Postal olan botlarım yolda yürürken, çıkarttığı ses ile daha dik, daha kendinden emin yürüyordum.
Hergün yaptığım gibi bugün de aynı yoldan geçerken, kimseye bakmıyordum.
Kumral saçlarım yine yüzüme yapışmıştı fakat düzeltme gibi bir gereksinim yoktu.
Hergün girdiğim mini tekele giriş yapmamla kasiyer bana yine aynı bakışı attı. Hergün uğradığım tekelle daha 1 cümle kurmamış olmamı artık garipsemiyordu.
Hep aynı olan viskiyi elime aldım. Bugün farklılık olsun diye bir tablet de çikolata aldım. Öyle çok tatlı seven biri değildim. Fakat bu illetin yanında çikolata iyi gidiyordu.
Tam tekelden çıkıyordum ki, televizyondan görünen bir kaç ay önce o uçurumda gördüğüm zengin yavruyu görünce duraksadım.
Tekel'de magazin izlenmesine şaşırmış olmamın yanısıra, çalışan adam ilk kez yüzümde bir ifade görmüş olmanın şokunu yaşıyordu.
ÜNLÜ İŞ ADAMI ALPARSLAN KORAÇLI YENİ SEVGİLİSİ İLE KAMERALARDAN KAÇAMADI.
Dudaklarımdan bir homurdanma geçti. Adam sadece kızın dudaklarını somuruyordu. Ve kıza baktığımda o kokoş kız o adamla birlikte olamazdı. Evet alparslan denen herifle konuşmamıştım ama birlikte sustuğumuz o saatlerde bile o adamın bir kokoşla olacağını düşünmek aptallık olurdu. Muhtemelen bir yatakta sonlanacak bir ilişki için haber oldukça gereksizdi.
Tekrar yağmura çıkarak yolun ortasından yürümeye başladım. Derin bir nefes çektim.
Demek adı Alparslanmış. Kurduğumuz tek cümlenin birbirimizin birer aptal olduğu birde benim adım dışında bir bok konuşmamıştık.
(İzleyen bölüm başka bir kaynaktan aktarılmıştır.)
--- src/rtl/pipe_hazard_ctrl.sv ---
// rtl/pipe_hazard_ctrl.sv - load-use / branch / halt hazard control for a 5-stage pipeline
//
// Purpose: decides per cycle whether the front end stalls, which pipeline
// registers are flushed, and sequences the HALT drain down to a stopped state.
//
// Ports:
//   clk          in   clock, rising edge
//   rst          in   asynchronous active-low reset
//   id_rs1/rs2   in   ID-stage source register addresses (REG_AW)
//   id_use_rs1/2 in   ID instruction actually reads that source
//   id_halt      in   HALT decoded in ID
//   ex_rd        in   EX-stage destination register (REG_AW)
//   ex_mem_read  in   EX instruction is a load
//   ex_br_taken  in   branch/jump resolved taken in EX
//   stop_pc      out  hold PC
//   ifid_hold    out  IF/ID keeps its contents
//   ifid_flush   out  IF/ID loaded with NOP
//   idex_flush   out  ID/EX loaded with NOP
//   halted       out  pipeline drained and stopped
//   stall_cnt    out  16-bit stall-cycle counter
//
// Configuration: define PIPE_HAZARD_STALL_CNT_EN to build the stall counter;
// otherwise stall_cnt is constant 0 and no counter flops exist.

module pipe_hazard_ctrl #(
   parameter int REG_AW    = 4,
   parameter int DRAIN_CYC = 3
) (
   input  logic              clk,
   input  logic              rst,
   input  logic [REG_AW-1:0] id_rs1,
   input  logic [REG_AW-1:0] id_rs2,
   input  logic              id_use_rs1,
   input  logic              id_use_rs2,
   input  logic              id_halt,
   input  logic [REG_AW-1:0] ex_rd,
   input  logic              ex_mem_read,
   input  logic              ex_br_taken,
   output logic              stop_pc,
   output logic              ifid_hold,
   output logic              ifid_flush,
   output logic              idex_flush,
   output logic              halted,
   output logic [15:0]       stall_cnt
);

   typedef enum logic [1:0] {
      RUN        = 2'd0,
      HALT_DRAIN = 2'd1,
      HALTED     = 2'd2
   } state_t;

   // Wide enough to hold DRAIN_CYC-1.
   localparam int CW = (DRAIN_CYC > 1) ? $clog2(DRAIN_CYC) : 1;

   state_t        state;
   logic [CW-1:0] drain_cnt;
   logic          load_use;
   logic          halt_go;

   // x0 is hard-wired zero, so a load into it never creates a dependency.
   assign load_use = ex_mem_read && (ex_rd != '0) &&
                     ((id_use_rs1 && (id_rs1 == ex_rd)) ||
                      (id_use_rs2 && (id_rs2 == ex_rd)));

   // HALT is accepted only in a clean cycle; when it coincides with a load-use
   // the bubble is inserted first and HALT is seen again next cycle.
   assign halt_go = (state == RUN) && id_halt && !ex_br_taken && !load_use;

   always_ff @(posedge clk or negedge rst) begin
      if (!rst) begin
         state     <= RUN;
         drain_cnt <= '0;
      end else begin
         case (state)
            RUN: begin
               if (halt_go) begin
                  state     <= HALT_DRAIN;
                  drain_cnt <= CW'(DRAIN_CYC - 1);
               end
            end
            HALT_DRAIN: begin
               // DRAIN_CYC drain cycles in total: counts DRAIN_CYC-1 down to 0.
               if (drain_cnt == '0) begin
                  state <= HALTED;
               end else begin
                  drain_cnt <= drain_cnt - 1'b1;
               end
            end
            HALTED: begin
               state <= HALTED;
            end
            default: begin
               state     <= RUN;
               drain_cnt <= '0;
            end
         endcase
      end
   end

   // Control outputs are combinational so the stall/flush lands in the same
   // cycle the hazard is visible. Reset forces every control low.
   always_comb begin
      stop_pc    = 1'b0;
      ifid_hold  = 1'b0;
      ifid_flush = 1'b0;
      idex_flush = 1'b0;
      halted     = 1'b0;
      if (rst) begin
         case (state)
            RUN: begin
               if (ex_br_taken) begin
                  ifid_flush = 1'b1;
                  idex_flush = 1'b1;
               end else if (load_use) begin
                  stop_pc    = 1'b1;
                  ifid_hold  = 1'b1;
                  idex_flush = 1'b1;
               end else if (id_halt) begin
                  stop_pc    = 1'b1;
                  ifid_hold  = 1'b1;
               end
            end
            HALT_DRAIN: begin
               stop_pc    = 1'b1;
               ifid_hold  = 1'b1;
               idex_flush = 1'b1;
            end
            HALTED: begin
               stop_pc    = 1'b1;
               ifid_hold  = 1'b1;
               idex_flush = 1'b1;
               halted     = 1'b1;
            end
            default: begin
               stop_pc = 1'b0;
            end
         endcase
      end
   end

`ifdef PIPE_HAZARD_STALL_CNT_EN
   logic [15:0] stall_q;

   // Counts every PC-hold cycle up to and including the drain; frozen once halted.
   always_ff @(posedge clk or negedge rst) begin
      if (!rst) begin
         stall_q <= 16'd0;
      end else if (stop_pc && (state != HALTED) && (stall_q != 16'hFFFF)) begin
         stall_q <= stall_q + 16'd1;
      end
   end

   assign stall_cnt = stall_q;
`else
   assign stall_cnt = 16'd0;
`endif

endmodule

--- config.mk ---
export PLATFORM = sky130hd
export DESIGN_NAME = pipe_hazard_ctrl
export DESIGN_NICKNAME = d
export VERILOG_FILES = /design/src/rtl/pipe_hazard_ctrl.sv
export SDC_FILE = /design/constraint.sdc
export NUM_CORES = 1
export LEC_CHECK = 0
export ABC_AREA = 1
export BUFFER_PORTS_ARGS = -buffer_cell sky130_fd_sc_hd__clkbuf_2
export CAP_MARGIN = 20
export CORE_UTILIZATION = 35
export DETAILED_ROUTE_END_ITERATION = 6
export GPL_TIMING_DRIVEN = 0
export PLACE_DENSITY = 0.69
export SLEW_MARGIN = 20
export SYNTH_ARGS = -nofsm -noshare
export SYNTH_HDL_FRONTEND = slang
export SYNTH_SLANG_ARGS = --single-unit
--- constraint.sdc ---
create_clock -name clk -period 2.8 [get_ports clk]
set_input_delay 0.28 -clock clk [delete_from_list [all_inputs] [get_ports clk]]
set_output_delay 0.28 -clock clk [all_outputs]
set_load 0.01 [all_outputs]
==> impl_metrics.py, run 1 <==
metrics = {
    "setup_path": {
        "worstReg2RegStart": "state[0]",
        "crit_path_cell_trace": "dlygate4sd3_1, clkbuf_2, inv_1, or2_2, a21oi_1, buf_4, clkbuf_2",
        "cpMostUsedCell": "clkbuf_2",
        "worstPathRequired_ns": 2.52,
        "r2r_slack_ns": 1.29,
        "crit_fanout": 6,
        "slowest_delay_ns": 0.52,
        "slowest_stage": "dlygate4sd3_1",
        "end_kind": "output port",
        "r2r-end": "drain_cnt[1]",
        "crit_family": "buffers and inverters",
        "reg2reg_depth": 9,
        "start_kind": "input port",
        "cp.arrival_ns": 1.74,
        "path_class": "in -> out",
        "critPathBufInv": 5,
    },
    "power": {
        "seqPwrFrac_pct": 19.4,
        "internal_power_w": 0.000296,
        "p_comb_share_pct": 67.9,
        "swShare_pct": 47.1,
        "netSwitchingPower_w": 0.000264,
        "peakVddDrop_uv": 446,
        "p_per_area_nw_per_um2": 614,
        "p_leak_nw": 0.594,
        "pwr-share-clk_pct": 12.7,
    },
    "grt": {
        "antenna_found_initial": 0,
        "grt_max_degree": 7,
        "overflow": 0,
        "grt_pass1_wl_um": 2090,
        "grtUsageTotal_pct": 13.6,
        "grt_pass1_vias": 575,
    },
    "yosys": {
        "synth_area_um2": 676,
        "synth.ff_latch_count": 4,
        "ys_warn_count": 0,
        "netlist_instances": 108,
        "synth.avg_cell_area_um2": 6.26,
        "seq_area_frac_synth_pct": 14.8,
        "yosysUniqueCellTypes": 22,
    },
    "finish": {
        "insertedDiodeCount": 0,
        "final_net_count": 176,
        "area_growth_pct": 34.8,
        "design_area_um2": 911,
        "fill_cells": 196,
        "layout_commonest_cell": "nand2_1",
        "mostFrequentLayoutCells": "28 x nand2_1, 23 x clkbuf_2, 17 x buf_4",
        "drive_gt1_share_pct": 39.3,
    },
    "timing": {
        "rsz0062_at_grt": "no",
        "setup_viol": 0,
        "hold_viol": 0,
        "fin_tns_setup_ns": 0,
        "fmax_ghz": 0.495,
        "fin_skew_ns": 0.00598,
        "fin_ws_ns": 0.780,
        "drv_slew": 0,
        "period_share_pct": 72.2,
        "fin_crit_ns": 2.02,
    },
    "floorplan": {
        "rows": 15,
        "core_area_um2": 1760,
        "die_x_um": 45.9,
        "die_h_um": 45.9,
        "ioPinCount": 40,
        "die_area_um2": 2110,
        "start_util_pct": 38.3,
    },
    "job": {
        "cap_viol_max_count": 0,
    },
    "clocking": {
        "cts_sinks": 4,
        "clk_latency_ns": 0.24,
        "post_cts_buffers": 0,
        "tritoncts": "yes",
        "cts_root_buffer": "clkbuf_4",
        "htreeDepth": 1,
        "clk_path_buf_depth": 2,
        "numCtsBuffers": 3,
        "cts_resized": 0,
        "clk_pin_slew_ns": 0.04,
    },
    "drt": {
        "drtIter0Drc": 2,
        "firstDrtPassIters": 3,
        "detail-route-antenna-nets": 0,
        "drcViolationCount": 0,
        "routed_wl_um": 1280,
        "vias": 677,
        "via_per_inst": 3.87,
        "wl_per_cell_um": 7.30,
    },
    "placed_design": {
        "routabilityCongestion": 0.842,
        "dpl.hpwl_um": 1160,
        "dpl_cell_area_um2": 878,
        "port_buffers": 23,
        "place_ws_ns": 1.04,
    },
    "outcome": {
        "status": "complete, no violations",
    },
    "hold_path": {
        "hold_class": "in -> async",
    },
}
[Yosys cell counts (all sizes together)]
cell / n / share of area [%]
clkinv: 1 / 0.56
or2: 2 / 1.9
o21ai: 2 / 1.5
ha: 5 / 9.3
nor3: 3 / 3.0
buf: 17 / 19
inv: 17 / 9.4
bufinv: 1 / 2.6
nor2: 10 / 6.7
nand2: 34 / 22
nand3: 6 / 4.4
dfrtp: 4 / 15
a21oi: 3 / 2.2
conb: 1 / 0.56
a21boi: 1 / 1.1
xnor2: 1 / 1.3
[routing by layer]
layer / routed length, µm / vias to the layer above / global-route usage (%) / part of all wire, %
met5: 0 / - / 0 / 0
met4: 0 / 0 / 4.12 / 0
met3: 94 / 0 / 5.16 / 7.4
met2: 659 / 23 / 23.4 / 52
met1: 523 / 277 / 15.5 / 41
li1: - / 377 / - / -
[through the flow]
| step | util (%) | total power (W) | cells | hold slack (ns) |
|---|---|---|---|---|
| 2_1_floorplan | - | 0.000394 | 123 | -0.0156 |
| 3_3_place_gp | 49.8 | 0.000476 | 171 | 0.102 |
| 3_5_place_dp | 49.8 | 0.000493 | 171 | 0.103 |
| 4_1_cts | 51.6 | 0.000569 | 175 | 0.385 |
| 5_1_grt | 51.6 | 0.000626 | 175 | 0.418 |
| 6_report | 51.6 | 0.000560 | 175 | 0.398 |
[what timing repair did]
action,in CTS,in global routing
setup endpoints to repair,0,0
hold endpoints to repair,4,0
hold buffers,1,0
[registers in the layout, summed over array words and instances (netlist names)]
signal and count:
drain_cnt 2, state 2
[logic make-up (layout without fill, tap and decap cells)]
| kind of cell | Yosys count | after routing | share of synthesized area (%) |
|---|---|---|---|
| simple gates | 55 | 55 | 37.8 |
| compound gates | 6 | 6 | 4.81 |
| xor+xnor | 1 | 1 | 1.30 |
| other cells | 1 | 16 | 0.555 |
| flops | 4 | 4 | 14.8 |
| fa+ha+maj | 5 | 5 | 9.26 |
| buf+inv | 36 | 63 | 31.5 |
[worst reg2reg max path, stage by stage, from the launching register on]
cell	delay [ns]
dfrtp_1	0.41
inv_1	0.09
ha_1	0.25
inv_1	0.12
nor3_2	0.18
nand2_2	0.08
nand2_4	0.09
nand2_2	0.06
nand2_1	0.06
nand2_1	0.05
[power by group through the flow]
stage	Combinational [W]	Sequential [W]	Clock (W)
floorplan	0.000290	0.000104	0
CTS	0.000386	0.000109	0.0000738
detailed placement	0.000383	0.000110	0
finish	0.000380	0.000109	0.0000709
global placement	0.000368	0.000108	0
global route	0.000438	0.000111	0.0000768
[layout make-up]
class                   count  area, µm²  area share, %
flip-flops and latches      4        100           11.0
clock buffers               3       22.5           2.47
plain buffers              17        128           14.0
inverters                  19       85.1           9.34
multi-input cells          83        419           46.0
well taps                  25       31.3           3.43
repair buffers             24        125           13.7
[worst max-delay path by stage]
stage                     slack (ns)     start  cells after the start      end
after floorplan                 1.16  state[0]                      7  stop_pc
after global placement          1.10  state[0]                      8  stop_pc
after detailed placement        1.04  state[0]                      8  stop_pc
after CTS                       0.77       rst                      7  stop_pc
after global routing            0.68       rst                      7  stop_pc
final                           0.78       rst                      7  stop_pc
No activity file was read; power rests on OpenSTA's default activity.
==> run 2, diff against run 1 <==
- clock period: 2.8 -> 1.92 ns (I/O delays scaled with it)
==> impl_metrics.py, run 2 (synthesized netlist as in run 1, its figures left out) <==
metrics = {
    "power": {
        "pwr-share-clk_pct": 12.4,
        "p_comb_share_pct": 68.5,
        "seqPwrFrac_pct": 19.1,
        "swShare_pct": 47.0,
        "internal_power_w": 0.000441,
        "netSwitchingPower_w": 0.000390,
        "peakVddDrop_uv": 651,
        "p_per_area_nw_per_um2": 906,
        "p_leak_nw": 0.592,
    },
    "setup_path": {
        "slowest_delay_ns": 0.41,
        "end_kind": "output port",
        "worstReg2RegStart": "state[1]",
        "worstPathRequired_ns": 1.73,
        "slowest_stage": "dfrtp_1",
        "path_class": "reg -> out",
        "crit_family": "buffers and inverters",
        "cp.arrival_ns": 1.62,
        "cpMostUsedCell": "inv_1",
        "critPathBufInv": 4,
        "r2r_slack_ns": 0.45,
        "crit_start": "state[1]",
        "start_kind": "register",
        "crit_fanout": 4,
        "crit_path_cell_trace": "inv_1, ha_2, inv_1, nor2_1, nand2_1, a21oi_2, buf_4, clkbuf_2",
    },
    "drt": {
        "detail-route-antenna-nets": 0,
        "vias": 677,
        "routed_wl_um": 1280,
        "drcViolationCount": 0,
        "drtIter0Drc": 2,
        "wl_per_cell_um": 7.29,
        "firstDrtPassIters": 3,
        "via_per_inst": 3.87,
    },
    "finish": {
        "final_net_count": 176,
        "fill_cells": 195,
        "multiInputGateArea_um2": 425,
        "final_core_util_pct": 52.0,
        "reg.largest.list": "drain_cnt x2, state x2",
        "mostFrequentLayoutCells": "28 x nand2_1, 23 x clkbuf_2, 17 x buf_4",
        "final_cells": 175,
        "layout_commonest_cell": "nand2_1",
        "insertedDiodeCount": 0,
        "area_growth_pct": 35.7,
        "drive_gt1_share_pct": 40.7,
        "design_area_um2": 917,
        "seq_area_um2": 100,
    },
    "timing": {
        "drv_slew": 0,
        "fin_tns_setup_ns": 0,
        "setup_viol": 0,
        "fin_skew_ns": 0.00598,
        "rsz0062_at_grt": "no",
        "hold_viol": 0,
        "period_share_pct": 94.1,
        "holdWs_ns": 0.310,
        "fin_crit_ns": 1.81,
        "fmax_ghz": 0.553,
    },
    "clocking": {
        "numCtsBuffers": 3,
        "cts_root_buffer": "clkbuf_4",
        "clk_latency_ns": 0.24,
        "clk_path_buf_depth": 2,
        "tritoncts": "yes",
        "htreeDepth": 1,
        "cts_sinks": 4,
        "clk_pin_slew_ns": 0.04,
        "post_cts_buffers": 0,
    },
    "floorplan": {
        "rows": 15,
        "die_area_um2": 2110,
        "start_util_pct": 38.3,
        "ioPinCount": 40,
        "die_h_um": 45.9,
        "core_area_um2": 1760,
        "die_x_um": 45.9,
    },
    "placed_design": {
        "port_buffers": 23,
        "placed_cells": 171,
        "routabilityCongestion": 0.842,
        "dpl_cell_area_um2": 878,
        "dpl.hpwl_um": 1160,
    },
    "grt": {
        "grtUsageTotal_pct": 13.6,
        "grt_pass1_wl_um": 2090,
        "grt_max_degree": 7,
        "overflow": 0,
        "grt_pass1_vias": 575,
        "antenna_found_initial": 0,
    },
    "hold_path": {
        "hold_class": "in -> async",
    },
    "job": {
        "cap_viol_max_count": 0,
    },
    "outcome": {
        "status": "complete, no violations",
    },
}
run 2: cell counts in the layout (fill, tap and decap cells not counted):
No cell type changed its count.
run 2: path summary, 6_finish.rpt:
| check | to | depth (start not counted) |
|---|---|---|
| worst max-delay path | stop_pc | 8 |
| worst min-delay path | state[1] | 2 |
| worst max register to register | drain_cnt[1] | 9 |
| worst min register to register | drain_cnt[1] | 2 |
| max in group asynchronous | drain_cnt[1] | 2 |
| min in group clk | state[1] | 6 |
run 2: cell type report:
cell class              count  share of cell area (%)
multi-input cells          83                    46.4
repair buffers             24                    13.6
clock buffers               3                    2.46
plain buffers              17                    13.9
well taps                  25                    3.41
inverters                  19                    9.28
flip-flops and latches      4                    10.9
run 2: repair_timing:
action / 4_1_cts / 5_1_grt
hold endpoints to repair: 4 / 0
endpoints found under the setup margin: 1 / 1
hold buffers: 1 / 0
resized for setup: 1 / 1
cloned: 0 / 0
run 2: through the flow:
| step | setup slack [ns] | power [W] |
|---|---|---|
| 2_1_floorplan | 0.363 | 0.000574 |
| 3_3_place_gp | 0.309 | 0.000694 |
| 3_5_place_dp | 0.250 | 0.000718 |
| 4_1_cts | 0.0462 | 0.000836 |
| 5_1_grt | 0.000488 | 0.000929 |
| 6_report | 0.112 | 0.000831 |
run 2: power by group through the flow:
| stage | Combinational [W] | Clock [W] | Sequential, W |
|---|---|---|---|
| 3_3_place_gp | 0.000537 | 0 | 0.000158 |
| 6_report | 0.000569 | 0.000103 | 0.000159 |
| 2_1_floorplan | 0.000423 | 0 | 0.000151 |
| 5_1_grt | 0.000655 | 0.000112 | 0.000162 |
| 3_5_place_dp | 0.000558 | 0 | 0.000160 |
| 4_1_cts | 0.000570 | 0.000108 | 0.000159 |
run 2: worst reg2reg max path, cell delays in order (launching register included):
cell and delay, ns:
dfrtp_1 0.41, inv_1 0.10, ha_2 0.23, inv_1 0.10, nor3_2 0.18, nand2_2 0.08
nand2_4 0.09, nand2_2 0.06, nand2_1 0.06, nand2_1 0.05
run 2: per-layer routing:
metal  GRT usage [%]  share of wire [%]
met1            15.5                 41
met2            23.4                 52
met3            5.16                7.4
met4            4.12                  0
met5               0                  0
==> run 3, diff against run 2 <==
- BUFFER_PORTS_ARGS: -buffer_cell sky130_fd_sc_hd__clkbuf_2 -> -buffer_cell sky130_fd_sc_hd__buf_2
- CORE_UTILIZATION: 35 -> 42
- PLACE_DENSITY: 0.69 -> 0.8
- SKIP_CTS_REPAIR_TIMING: unset -> 1
==> impl_metrics.py, run 3 (synthesized netlist as in run 1, its figures left out) <==
metrics = {
    "grt": {
        "grt_pass1_wl_um": 1930,
        "grt_pass1_vias": 572,
        "grt_max_degree": 7,
        "grtUsageTotal_pct": 14.0,
        "overflow": 0,
        "antenna_found_initial": 0,
    },
    "clocking": {
        "clk_pin_slew_ns": 0.03,
        "cts_root_buffer": "clkbuf_4",
        "clk_path_buf_depth": 2,
        "tritoncts": "yes",
        "cts_sinks": 4,
        "numCtsBuffers": 3,
        "clk_latency_ns": 0.23,
        "htreeDepth": 1,
    },
    "drt": {
        "wl_per_cell_um": 7.32,
        "routed_wl_um": 1220,
        "drcViolationCount": 0,
        "firstDrtPassIters": 4,
        "vias": 667,
        "via_per_inst": 4.02,
        "detail-route-antenna-nets": 0,
        "drtIter0Drc": 6,
    },
    "finish": {
        "fill_cells": 138,
        "layout_commonest_cell": "nand2_1",
        "drive_gt1_share_pct": 40.7,
        "reg.largest.list": "drain_cnt x2, state x2",
        "insertedDiodeCount": 0,
        "final_core_util_pct": 60.1,
        "area_growth_pct": 34.1,
        "final_net_count": 176,
        "design_area_um2": 906,
        "mostFrequentLayoutCells": "28 x nand2_1, 23 x buf_2, 17 x buf_4",
        "final_cells": 166,
    },
    "placed_design": {
        "dpl.hpwl_um": 1100,
        "port_buffers": 23,
        "placed_cells": 162,
        "routabilityCongestion": 0.773,
        "dpl_cell_area_um2": 867,
    },
    "setup_path": {
        "cp.arrival_ns": 1.59,
        "end_kind": "output port",
        "path_class": "in -> out",
        "start_kind": "input port",
        "worstPathRequired_ns": 1.73,
        "crit_fanout": 6,
    },
    "job": {
        "cap_viol_max_count": 0,
    },
    "timing": {
        "fin_tns_setup_ns": 0,
        "drv_slew": 0,
        "fin_skew_ns": 0.000621,
        "hold_viol": 0,
        "setup_viol": 0,
        "holdWs_ns": 0.317,
        "fin_crit_ns": 1.79,
        "period_share_pct": 93.0,
        "fmax_ghz": 0.560,
        "rsz0062_at_grt": "no",
    },
    "floorplan": {
        "die_h_um": 42.1,
        "start_util_pct": 44.9,
        "rows": 14,
        "ioPinCount": 40,
        "core_area_um2": 1510,
        "die_x_um": 42.1,
        "die_area_um2": 1770,
    },
    "power": {
        "p_per_area_nw_per_um2": 908,
        "peakVddDrop_uv": 762,
        "p_leak_nw": 0.591,
    },
    "outcome": {
        "status": "complete, no violations",
    },
    "hold_path": {
        "hold_class": "in -> async",
    },
}
-- run 3: cell count changes in the layout (fill, tap and decap cells not counted) --
| cell | before | now |
|---|---|---|
| clkbuf_2 | 23 | 0 |
| buf_2 | 0 | 23 |
-- run 3: report_power, final --
group | internal [W] | switching, W
Combinational | 0.000244 | 0.000321
Sequential | 0.000126 | 0.0000305
Clock | 0.0000696 | 0.0000304
-- run 3: final timing paths --
kind | from | endpoint | slack [ns] | cells after the start
min in group clk | ex_br_taken | state[1] | 0.41 | 6
worst min-delay path | rst | drain_cnt[0] | 0.32 | 2
worst max register to register | state[1] | drain_cnt[1] | 0.47 | 9
max in group asynchronous | rst | state[1] | 1.46 | 2
worst max-delay path | rst | stop_pc | 0.13 | 7
worst min register to register | drain_cnt[1] | drain_cnt[1] | 0.49 | 2
-- run 3: final cells by class --
| class | count | area [µm²] | area share (%) |
|---|---|---|---|
| flip-flops and latches | 4 | 100 | 11.0 |
| multi-input cells | 83 | 425 | 47.0 |
| plain buffers | 17 | 128 | 14.1 |
| inverters | 19 | 85.1 | 9.39 |
| clock buffers | 3 | 22.5 | 2.49 |
| repair buffers | 24 | 125 | 13.8 |
| well taps | 16 | 20.0 | 2.21 |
Ama hiç susmanın bu kadar rahatlatacağını asla bilmezdim.
O gün şafak açarken daha fazla oturmanın bir anlam ifade etmediğini bildiğim için hiçbir şey demeden kalktım gittim. Onun hâlâ orda oturuyor olduğunu hatirliyordum.
Benim ilgincime giden şey orayı sadece benim bildiğimi düşünmemdi. Sebepsiz bir şekilde orayı sahiplenmiştim ve o herif benim yerimde durmuştu. Belki gece gece içen bir herifin yanına gitmek akıl işi değildi fakat ben zaten ne zaman tehlikesi olmayan bir şey yapmıştım ki.
10 dakikalık kısa bir yürüyüşten sonra evimin önünde durdum. Tam girecektim ki bu aralar aşırı rüzgardan sürmediğim motorumu görünce gidip onun benzin deposunun üstüne bir öpücük bıraktım. Yağışlı ve rüzgârlı günleri seviyordum fakat motorumdan beni uzaklaştırmasına çok üzülüyordum. Belki de tek zaafım iki tekerlekli bir ölüm aracıydı.
Evimde komşum yoktu çünkü burası genelde ofislerin olduğu bir binaydi. Ben ise normal bir evde kalmak için normal olduğumu düşünmediğimden, tek oda ve banyosu olan bir ofiste yaşıyordum.
Kapıyı açınca burnuma gelen bozuk yumurta kokusuna dayanamayarak tekrar çıktım. Bir hafta kadar önce yaptığım yumurtaya sövmek ile meşguldum. Eğer üç değil iki yumurta kırsaydım, şuan bu kokuya maruz kalmazdım. En azından midem onu yok ederdi.
İşin gücün israf Yağmur.
Kendimi hazırlamak adına binanın koridorundaki camı açtım. Daha sonra bluzumun kolunu ağzıma dayadım ve kapıyı açmamla içeriye girip tavayı aldım. Daha fazla nefesim bitmeden birinin kafasına gelmeyeceğine umarak koridordaki camdan dışarıya fırlattım.
Kulağıma dışardan ses gelir mi diye kabarttım. Ses olmayınca birinin kafasına gelmediğini anladım.
Evimin kapısını sonuna kadar açtım ve biraz havalanmasını bekledim. Beklemekten sıkılınca bir sigara yakıp camdan sarktım.
ŞİMDİ OKUDUĞUN
Buğulu KALP
Teen Fiction"Aldığın her nefeste ölmek ne demek biliyor musun ?" Genç kız öfkeyle başına silahı yasladı. "Ya sen, soluduğun her nefesten, nefret etmek ne demek biliyor musun ?" Adam kıza baktı. Ve diğer silahı kendi başına yasladı. Kız başını salladı. "Aynı...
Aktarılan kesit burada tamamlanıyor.